PhD Thesis

Title: Advanced Receiver Design for Distributed Cooperative Mobile Ad Hoc Networks

Academic Advisors: Charly POULLIAT, Marie-Laure BOUCHERET

Industrial Advisors: Antonio Maria CIPRIANO

Funding: This Ph.D. thesis has been carried out under the collaboration between “Signal & Communications" group of IRIT-INPT, a CNRS laboratory at the University of Toulouse, France, and “Waveform Design" team of Thales SIX GTS (former Thales Communications & Security), Gennevilliers, France, through a CIFRE funding.

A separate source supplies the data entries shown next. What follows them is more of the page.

<file path="src/design/clk_rst_pkg.sv">
// ------------------------------
// clock and reset shared types
// ------------------------------

package clk_rst_pkg;

  // number of generated domains: soc, peripheral, cluster
  parameter int NUM_CH   = 3;
  parameter int CH_IDX_W = 2;  // index 3 has no channel behind it
  parameter int RATIO_W  = 8;

  // register map of one channel, code 3 is not decoded
  typedef enum logic [1:0] {
    REG_DIV    = 2'd0,
    REG_CTRL   = 2'd1,
    REG_STATUS = 2'd2  // read only
  } cfg_addr_e;

  // divider word, output period is ratio + 1 cycles
  typedef struct packed {
    logic [23:0]        rsvd;
    logic [RATIO_W-1:0] ratio;
  } div_word_t;

  // control word
  typedef struct packed {
    logic [29:0] rsvd;
    logic        gate;    // keeps counting but holds the enable output low
    logic        enable;  // runs the divider
  } ctrl_word_t;

  // the same 32 bits seen as either register, picked by the address
  typedef union packed {
    div_word_t  div_view;
    ctrl_word_t ctrl_view;
  } cfg_word_u;

  // request on the shared configuration port
  typedef struct packed {
    logic [CH_IDX_W-1:0] ch;
    logic                write;
    cfg_addr_e           addr;
    cfg_word_u           wdata;
  } cfg_req_t;

  // response, rdata is zero for writes and errors
  typedef struct packed {
    logic [31:0] rdata;
    logic        err;
  } cfg_rsp_t;

  // strobe from the router into one channel
  typedef struct packed {
    logic      valid;  // high in the accept cycle only
    logic      write;
    cfg_addr_e addr;
    cfg_word_u wdata;
  } ch_cmd_t;

  // readback from a channel, rdata follows the command address
  typedef struct packed {
    logic [31:0] rdata;
    logic        lock;
    logic        running;
  } ch_stat_t;

  // bit positions of the status word
  parameter int STAT_EN_BIT   = 8;
  parameter int STAT_LOCK_BIT = 9;

endpackage
</file>
<file path="src/design/clk_rst_gen.sv">
// ------------------------------
// clock and reset generator top
// ------------------------------

module clk_rst_gen #(
  parameter int NUM_CH       = clk_rst_pkg::NUM_CH,
  parameter int LOCK_PERIODS = 4,
  parameter int RST_DELAY    = 2
) (
  input  logic                   clk,
  input  logic                   rst_n_i,
  input  logic                   cfg_req_valid_i,
  output logic                   cfg_req_ready_o,
  input  clk_rst_pkg::cfg_req_t  cfg_req_i,
  output logic                   cfg_rsp_valid_o,
  input  logic                   cfg_rsp_ready_i,
  output clk_rst_pkg::cfg_rsp_t  cfg_rsp_o,
  output logic [NUM_CH-1:0]      clk_en_o,
  output logic [NUM_CH-1:0]      rst_n_dom_o,
  output logic                   all_locked_o
);

  clk_rst_pkg::ch_cmd_t  [NUM_CH-1:0] ch_cmd;
  clk_rst_pkg::ch_stat_t [NUM_CH-1:0] ch_stat;
  logic                  [NUM_CH-1:0] ch_lock;

  // single config port shared by all domains
  cfg_router #(
    .NUM_CH(NUM_CH)
  ) cfg_router_i (
    .clk        (clk),
    .rst_n_i    (rst_n_i),
    .req_valid_i(cfg_req_valid_i),
    .req_ready_o(cfg_req_ready_o),
    .req_i      (cfg_req_i),
    .rsp_valid_o(cfg_rsp_valid_o),
    .rsp_ready_i(cfg_rsp_ready_i),
    .rsp_o      (cfg_rsp_o),
    .ch_cmd_o   (ch_cmd),
    .ch_stat_i  (ch_stat)
  );

  // channel 0 is soc, 1 peripheral, 2 cluster
  for (genvar k = 0; k < NUM_CH; k++) begin : g_ch
    clk_div_channel #(
      .LOCK_PERIODS(LOCK_PERIODS)
    ) clk_div_channel_i (
      .clk     (clk),
      .rst_n_i (rst_n_i),
      .cmd_i   (ch_cmd[k]),
      .stat_o  (ch_stat[k]),
      .clk_en_o(clk_en_o[k]),
      .lock_o  (ch_lock[k])
    );
  end

  rst_sequencer #(
    .NUM_CH   (NUM_CH),
    .RST_DELAY(RST_DELAY)
  ) rst_sequencer_i (
    .clk         (clk),
    .rst_n_i     (rst_n_i),
    .lock_i      (ch_lock),
    .rst_n_dom_o (rst_n_dom_o),
    .all_locked_o(all_locked_o)
  );

endmodule

</file>
<file path="src/design/rst_sequencer.sv">
// ------------------------------
// domain reset sequencer
// ------------------------------

module rst_sequencer #(
  parameter int NUM_CH    = clk_rst_pkg::NUM_CH,
  parameter int RST_DELAY = 2
) (
  input  logic              clk,
  input  logic              rst_n_i,
  input  logic [NUM_CH-1:0] lock_i,
  output logic [NUM_CH-1:0] rst_n_dom_o,
  output logic              all_locked_o
);

  // a zero delay still needs one counter bit
  localparam int STAB_W = (RST_DELAY > 0) ? $clog2(RST_DELAY + 1) : 1;

  logic [STAB_W-1:0] stab_q [NUM_CH];
  logic [STAB_W-1:0] stab_d [NUM_CH];
  logic [NUM_CH-1:0] stable;
  logic [NUM_CH-1:0] rst_n_d;
  logic [NUM_CH-1:0] rst_n_q;
  logic              all_locked_q;

  always_comb begin
    for (int k = 0; k < NUM_CH; k++) begin
      // counts cycles of unbroken lock, any drop starts over
      if (!lock_i[k]) begin
        stab_d[k] = '0;
      end else if (stab_q[k] == STAB_W'(RST_DELAY)) begin
        stab_d[k] = stab_q[k];
      end else begin
        stab_d[k] = stab_q[k] + 1'b1;
      end
      stable[k] = lock_i[k] && (stab_d[k] == STAB_W'(RST_DELAY));
    end

    // soc goes first, the others wait until it is out of reset
    // and all of them follow it back into reset on the same edge
    rst_n_d[0] = stable[0];
    for (int k = 1; k < NUM_CH; k++) begin
      rst_n_d[k] = stable[k] && rst_n_q[0] && rst_n_d[0];
    end
  end

  always_ff @(posedge clk) begin
    if (!rst_n_i) begin
      for (int k = 0; k < NUM_CH; k++) begin
        stab_q[k] <= '0;
      end
      rst_n_q      <= '0;
      all_locked_q <= 1'b0;
    end else begin
      for (int k = 0; k < NUM_CH; k++) begin
        stab_q[k] <= stab_d[k];
      end
      rst_n_q      <= rst_n_d;
      all_locked_q <= &lock_i;
    end
  end

  assign rst_n_dom_o  = rst_n_q;
  assign all_locked_o = all_locked_q;

endmodule

</file>
<file path="src/design/clk_div_channel.sv">
// ------------------------------
// domain clock divider channel
// ------------------------------

module clk_div_channel #(
  parameter int LOCK_PERIODS = 4
) (
  input  logic                   clk,
  input  logic                   rst_n_i,
  input  clk_rst_pkg::ch_cmd_t   cmd_i,
  output clk_rst_pkg::ch_stat_t  stat_o,
  output logic                   clk_en_o,
  output logic                   lock_o
);

  localparam int PER_W = $clog2(LOCK_PERIODS + 1);

  logic [clk_rst_pkg::RATIO_W-1:0] ratio_q;
  logic                            enable_q;
  logic                            gate_q;
  logic [clk_rst_pkg::RATIO_W-1:0] cnt_q;
  logic [PER_W-1:0]                per_cnt_q;
  logic                            cfg_wr;
  logic                            wrap;
  logic                            locked;
  clk_rst_pkg::cfg_word_u          rd_word;

  // the router has already filtered out illegal writes
  assign cfg_wr = cmd_i.valid && cmd_i.write;
  assign wrap   = enable_q && (cnt_q == ratio_q);  // last cycle of a period
  assign locked = per_cnt_q == PER_W'(LOCK_PERIODS);

  // register file, only the decoded fields are kept
  always_ff @(posedge clk) begin
    if (!rst_n_i) begin
      ratio_q  <= '0;
      enable_q <= 1'b0;
      gate_q   <= 1'b0;
    end else if (cfg_wr) begin
      case (cmd_i.addr)
        clk_rst_pkg::REG_DIV: begin
          ratio_q <= cmd_i.wdata.div_view.ratio;
        end
        clk_rst_pkg::REG_CTRL: begin
          enable_q <= cmd_i.wdata.ctrl_view.enable;
          gate_q   <= cmd_i.wdata.ctrl_view.gate;
        end
        default: ;
      endcase
    end
  end

  // ratio counter and lock period counter
  // any configuration write restarts both, which also covers enable toggles
  always_ff @(posedge clk) begin
    if (!rst_n_i) begin
      cnt_q     <= '0;
      per_cnt_q <= '0;
    end else if (cfg_wr || !enable_q) begin
      cnt_q     <= '0;
      per_cnt_q <= '0;
    end else if (wrap) begin
      cnt_q <= '0;
      if (!locked) begin
        per_cnt_q <= per_cnt_q + 1'b1;  // saturates at LOCK_PERIODS
      end
    end else begin
      cnt_q <= cnt_q + 1'b1;
    end
  end

  // gating only hides the pulse, the counter keeps running
  assign clk_en_o = wrap && !gate_q;
  assign lock_o   = locked;

  // readback word selected by the command address
  always_comb begin
    rd_word = '0;
    case (cmd_i.addr)
      clk_rst_pkg::REG_DIV: begin
        rd_word.div_view.ratio = ratio_q;
      end
      clk_rst_pkg::REG_CTRL: begin
        rd_word.ctrl_view.enable = enable_q;
        rd_word.ctrl_view.gate   = gate_q;
      end
      clk_rst_pkg::REG_STATUS: begin
        rd_word.div_view.ratio                 = ratio_q;
        rd_word[clk_rst_pkg::STAT_EN_BIT]   = enable_q;
        rd_word[clk_rst_pkg::STAT_LOCK_BIT] = locked;
      end
      default: ;
    endcase
  end

  assign stat_o.rdata   = rd_word;
  assign stat_o.lock    = locked;
  assign stat_o.running = enable_q;

endmodule

</file>
<file path="src/design/cfg_router.sv">
// ------------------------------
// configuration router
// ------------------------------

module cfg_router #(
  parameter int NUM_CH = clk_rst_pkg::NUM_CH
) (
  input  logic                                clk,
  input  logic                                rst_n_i,
  input  logic                                req_valid_i,
  output logic                                req_ready_o,
  input  clk_rst_pkg::cfg_req_t               req_i,
  output logic                                rsp_valid_o,
  input  logic                                rsp_ready_i,
  output clk_rst_pkg::cfg_rsp_t               rsp_o,
  output clk_rst_pkg::ch_cmd_t [NUM_CH-1:0]  ch_cmd_o,
  input  clk_rst_pkg::ch_stat_t [NUM_CH-1:0] ch_stat_i
);

  logic                  rsp_valid_q;
  clk_rst_pkg::cfg_rsp_t rsp_q;
  logic                  accept;
  logic                  ch_ok;
  logic                  addr_ok;
  logic                  legal;
  logic [31:0]           sel_rdata;

  // one response slot, a new request may enter as the old response leaves
  assign req_ready_o = !rsp_valid_q || rsp_ready_i;
  assign accept      = req_valid_i && req_ready_o;

  assign ch_ok   = int'(req_i.ch) < NUM_CH;
  assign addr_ok = (req_i.addr != 2'd3) &&
                   !(req_i.write && (req_i.addr == clk_rst_pkg::REG_STATUS));
  assign legal   = ch_ok && addr_ok;

  always_comb begin
    sel_rdata = '0;
    for (int k = 0; k < NUM_CH; k++) begin
      // address and data fan out to every channel, only the target sees valid
      ch_cmd_o[k].valid = accept && legal && (req_i.ch == clk_rst_pkg::CH_IDX_W'(k));
      ch_cmd_o[k].write = req_i.write;
      ch_cmd_o[k].addr  = req_i.addr;
      ch_cmd_o[k].wdata = req_i.wdata;
      if (req_i.ch == clk_rst_pkg::CH_IDX_W'(k)) begin
        sel_rdata = ch_stat_i[k].rdata;
      end
    end
  end

  always_ff @(posedge clk) begin
    if (!rst_n_i) begin
      rsp_valid_q <= 1'b0;
    end else if (accept) begin
      rsp_valid_q <= 1'b1;
    end else if (rsp_ready_i) begin
      rsp_valid_q <= 1'b0;
    end
  end

  // the payload only moves on acceptance, so it holds under back-pressure
  always_ff @(posedge clk) begin
    if (accept) begin
      rsp_q.err   <= !legal;
      rsp_q.rdata <= (legal && !req_i.write) ? sel_rdata : 32'd0;
    end
  end

  assign rsp_valid_o = rsp_valid_q;
  assign rsp_o       = rsp_q;

endmodule

</file>
<file path="config.mk">
export PLATFORM = sky130hd
export DESIGN_NAME = clk_rst_gen
export DESIGN_NICKNAME = d
export VERILOG_FILES = /design/src/design/clk_rst_pkg.sv /design/src/design/clk_rst_gen.sv /design/src/design/rst_sequencer.sv /design/src/design/clk_div_channel.sv /design/src/design/cfg_router.sv
export SDC_FILE = /design/constraint.sdc
export NUM_CORES = 1
export LEC_CHECK = 0
export ABC_AREA = 1
export BUFFER_PORTS_ARGS = -buffer_cell sky130_fd_sc_hd__buf_2
export CORE_UTILIZATION = 42
export DETAILED_ROUTE_END_ITERATION = 10
export GPL_ROUTABILITY_DRIVEN = 0
export MAX_ROUTING_LAYER = met4
export PLACE_DENSITY = 0.68
export SLEW_MARGIN = 20
export SYNTH_ARGS = -nofsm -noshare
export SYNTH_HDL_FRONTEND = slang
export SYNTH_SLANG_ARGS = --single-unit
</file>
<file path="constraint.sdc">
create_clock -name clk -period 2.6 [get_ports clk]
set_clock_uncertainty 0.1 [all_clocks]
set_input_delay 0.52 -clock clk [delete_from_list [all_inputs] [get_ports clk]]
set_output_delay 0.52 -clock clk [all_outputs]
set_load 0.05 [all_outputs]
</file>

Abstract --- Mobile ad hoc networks (MANETs) are rapidly deployable wireless communications systems, operating with minimal coordination to avoid spectral efficiency losses due to overhead. Cooperative transmission schemes are attractive for MANETs, but the distributed nature of protocols comes with increased interference, whose impact is further amplified by the need to push the limits of energy and spectral efficiency. These issues need to be mitigated through PHY layer signal processing algorithms with reasonable computational complexity.

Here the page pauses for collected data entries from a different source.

## src/verilog/rv_pkg.sv

```systemverilog
`default_nettype none

package rv_pkg;

    typedef enum logic [3:0] {
        ALU_ADD,
        ALU_SUB,
        ALU_SLL,
        ALU_SLT,
        ALU_SLTU,
        ALU_XOR,
        ALU_SRL,
        ALU_SRA,
        ALU_OR,
        ALU_AND,
        ALU_PASS_B      // lui just forwards the immediate
    } alu_op_t;

    typedef enum logic [2:0] {BR_NONE, BR_EQ, BR_NE, BR_LT, BR_GE, BR_LTU, BR_GEU} br_type_t;

    typedef enum logic [1:0] {WB_ALU, WB_PC4, WB_MEM} wb_sel_t;     // writeback source

    typedef enum logic [1:0] {MEM_BYTE, MEM_HALF, MEM_WORD} mem_size_t;  // matches funct3[1:0]

    typedef struct packed {
        logic      alu_a_pc;        // operand a from pc
        logic      alu_b_imm;       // operand b from imm
        alu_op_t   alu_op;
        br_type_t  br_type;
        logic      jump;            // jal / jalr
        logic      wb_en;
        wb_sel_t   wb_sel;
        logic      mem_rd;
        logic      mem_wr;
        mem_size_t mem_size;
        logic      mem_unsigned;    // lbu / lhu
    } ctrl_t;

    typedef struct packed {
        logic [31:0] pc;
        logic [31:0] inst;
        logic [4:0]  rd;
        logic [31:0] rd_data;
        logic        wb_en;
    } retire_t;

    localparam logic [6:0] OP_LUI    = 7'b0110111;
    localparam logic [6:0] OP_AUIPC  = 7'b0010111;
    localparam logic [6:0] OP_JAL    = 7'b1101111;
    localparam logic [6:0] OP_JALR   = 7'b1100111;
    localparam logic [6:0] OP_BRANCH = 7'b1100011;
    localparam logic [6:0] OP_LOAD   = 7'b0000011;
    localparam logic [6:0] OP_STORE  = 7'b0100011;
    localparam logic [6:0] OP_IMM    = 7'b0010011;
    localparam logic [6:0] OP_OP     = 7'b0110011;

endpackage

`default_nettype wire
```

## src/verilog/rv_exu.sv

```systemverilog
`timescale 1ns/1ps
`default_nettype none

module rv_exu (
    input  rv_pkg::ctrl_t ctrl,
    input  wire  [31:0]   pc,
    input  wire  [31:0]   rs1_data,
    input  wire  [31:0]   rs2_data,
    input  wire  [31:0]   imm,
    output logic [31:0]   alu_out,
    output logic          branch_taken
);
    logic [31:0] op_a;
    logic [31:0] op_b;
    logic [4:0]  shamt;

    assign op_a  = ctrl.alu_a_pc ? pc : rs1_data;
    assign op_b  = ctrl.alu_b_imm ? imm : rs2_data;
    assign shamt = op_b[4:0];           // rv32 shifts use low 5 bits

    always_comb
    begin
        case (ctrl.alu_op)
            rv_pkg::ALU_ADD:    alu_out = op_a + op_b;
            rv_pkg::ALU_SUB:    alu_out = op_a - op_b;
            rv_pkg::ALU_SLL:    alu_out = op_a << shamt;
            rv_pkg::ALU_SLT:    alu_out = {31'd0, $signed(op_a) < $signed(op_b)};
            rv_pkg::ALU_SLTU:   alu_out = {31'd0, op_a < op_b};
            rv_pkg::ALU_XOR:    alu_out = op_a ^ op_b;
            rv_pkg::ALU_SRL:    alu_out = op_a >> shamt;
            rv_pkg::ALU_SRA:    alu_out = $unsigned($signed(op_a) >>> shamt);
            rv_pkg::ALU_OR:     alu_out = op_a | op_b;
            rv_pkg::ALU_AND:    alu_out = op_a & op_b;
            rv_pkg::ALU_PASS_B: alu_out = op_b;
            default:            alu_out = 32'd0;
        endcase
    end

    // branch comparator works on the register values, not the alu operands
    always_comb
    begin
        case (ctrl.br_type)
            rv_pkg::BR_EQ:  branch_taken = (rs1_data == rs2_data);
            rv_pkg::BR_NE:  branch_taken = (rs1_data != rs2_data);
            rv_pkg::BR_LT:  branch_taken = ($signed(rs1_data) < $signed(rs2_data));
            rv_pkg::BR_GE:  branch_taken = ($signed(rs1_data) >= $signed(rs2_data));
            rv_pkg::BR_LTU: branch_taken = (rs1_data < rs2_data);
            rv_pkg::BR_GEU: branch_taken = (rs1_data >= rs2_data);
            default:        branch_taken = 1'b0;    // not a branch
        endcase
    end

endmodule

`default_nettype wire

```

## config.mk

```make
export PLATFORM = sky130hd
export DESIGN_NAME = rv_exu
export DESIGN_NICKNAME = d
export VERILOG_FILES = /design/src/verilog/rv_pkg.sv /design/src/verilog/rv_exu.sv
export SDC_FILE = /design/constraint.sdc
export NUM_CORES = 1
export LEC_CHECK = 0
export ABC_AREA = 0
export BUFFER_PORTS_ARGS = -buffer_cell sky130_fd_sc_hd__clkbuf_2
export CORE_ASPECT_RATIO = 2
export CORE_UTILIZATION = 35
export DETAILED_ROUTE_END_ITERATION = 16
export GPL_ROUTABILITY_DRIVEN = 0
export PLACE_DENSITY = 0.5
export SYNTH_ARGS = -nofsm -noshare
export SYNTH_HDL_FRONTEND = slang
export SYNTH_SLANG_ARGS = --single-unit
export TNS_END_PERCENT = 10
```

## constraint.sdc

```tcl
create_clock -name vclk -period 10.85
set_input_delay 1.085 -clock vclk [all_inputs]
set_output_delay 1.085 -clock vclk [all_outputs]
set_load 0.005 [all_outputs]
```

Recent advances in iterative digital receiver design techniques exploit approximate Bayesian inference and derivative message passing techniques to improve the capabilities of well-established turbo detectors. In particular, expectation propagation (EP) is a flexible technique which offers attractive complexity-performance trade-offs in situations where conventional belief propagation is limited by computational complexity. Moreover, thanks to emerging techniques in deep learning, such iterative structures are cast into deep detection networks, where learning the algorithmic hyper-parameters further improves receiver performance.

In this thesis, EP-based finite-impulse response decision feedback equalizers are designed, and they achieve significant improvements over more conventional turbo-equalization techniques, especially in high spectral efficiency applications, with the advantage of being asymptotically predictable. A framework for designing frequency-domain EP-based receivers is proposed, in order to obtain detection architectures with low computational complexity. This framework is theoretically and numerically analysed with a focus on channel equalization, and then it is also extended to handle detection for time-varying channels and multiple-antenna systems. The design of multiple-user detectors and the impact of channel estimation are also explored to understand the capabilities and limits of this framework.

Finally, a finite-length performance prediction method is presented for carrying out link abstraction for the EP-based frequency domain equalizer, and the impact of accurate physical layer modelling is evaluated in the context of cooperative broadcasting in tactical MANETs, thanks to a flexible MAC-level simulator.
Keywords: Mobile ad-hoc networks (MANET), cooperative communications, cooperative broadcast, iterative detection, equalization, channel estimation, Bayesian inference, expectation propagation, message passing algorithms, deep unfolding, semi-analytic prediction.